Passion Flower Facts
Indigenous tribes throughout the rainforest use the passion flower for its sedative and pain relieving properties. The fruit is used to calm coughs and to heal ailments of the heart. The yellow, gelatinous pulp inside the fruit is eaten out of hand, as well as mixed with water and sugar to make drinks, sherbet, jams and jellies, and even salad dressings.

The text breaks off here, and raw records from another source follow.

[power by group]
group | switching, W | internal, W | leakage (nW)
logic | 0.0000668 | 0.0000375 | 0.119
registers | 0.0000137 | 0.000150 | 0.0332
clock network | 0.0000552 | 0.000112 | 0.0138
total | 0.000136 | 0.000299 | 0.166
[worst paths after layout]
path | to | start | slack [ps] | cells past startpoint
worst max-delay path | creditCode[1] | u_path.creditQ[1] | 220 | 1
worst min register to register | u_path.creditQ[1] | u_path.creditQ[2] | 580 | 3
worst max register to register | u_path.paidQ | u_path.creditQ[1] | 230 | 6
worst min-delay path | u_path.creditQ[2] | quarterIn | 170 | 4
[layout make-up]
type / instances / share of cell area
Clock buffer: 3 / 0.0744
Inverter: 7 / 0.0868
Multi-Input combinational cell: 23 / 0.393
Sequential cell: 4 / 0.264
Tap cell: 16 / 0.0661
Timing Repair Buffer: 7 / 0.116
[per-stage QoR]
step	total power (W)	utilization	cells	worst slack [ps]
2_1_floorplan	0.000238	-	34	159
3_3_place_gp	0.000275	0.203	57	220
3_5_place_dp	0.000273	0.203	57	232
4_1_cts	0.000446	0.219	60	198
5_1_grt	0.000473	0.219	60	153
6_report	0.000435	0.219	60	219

The passion flower is currently used in herbal medicine as a sedative, antispasmodic and nerve tonic. It's reported that the flower can alleviate headaches, bruises and general pain by applying the bruised leaves topically to the affected area. Used as a tea, the flower is purported to help ease colic, diarrhea, dysentery, menstrual difficulties, insomnia, neuralgia, eye disorders, epilepsy and convulsions, and muscle spasms and pain. Interestingly, in South America the fruit juice is also used as a natural remedy to calm hyperactive children. Most recently, scientists have found that the flower helps with anxiety and fertility.
Passion Flower and Anxiety
The anti-anxiety and hypotensive actions of passion flower leaves were clinically validated in the early 1980's. Extracts of the flower were able to tranquilize animals effectively.
Passion Flower and Fertility
Although the passion flower has been studied scientifically for over 100 years, new research seems to continually unveil new benefits. Most recently, scientists have found that passion flower is an effective aphrodisiac. A passion flower leaf extract was reported to improve overall sexual function, increase sperm count and fertilization potential.
Is it Safe?
Although it may seem like the passion flower is something of a "cure-all," modern science has affirmed most of the claims about the flower made by traditional herbalists. It's also important to remember that the passion flower does not completely cure the said dysfunctions or symptoms, but rather helps to alleviate them.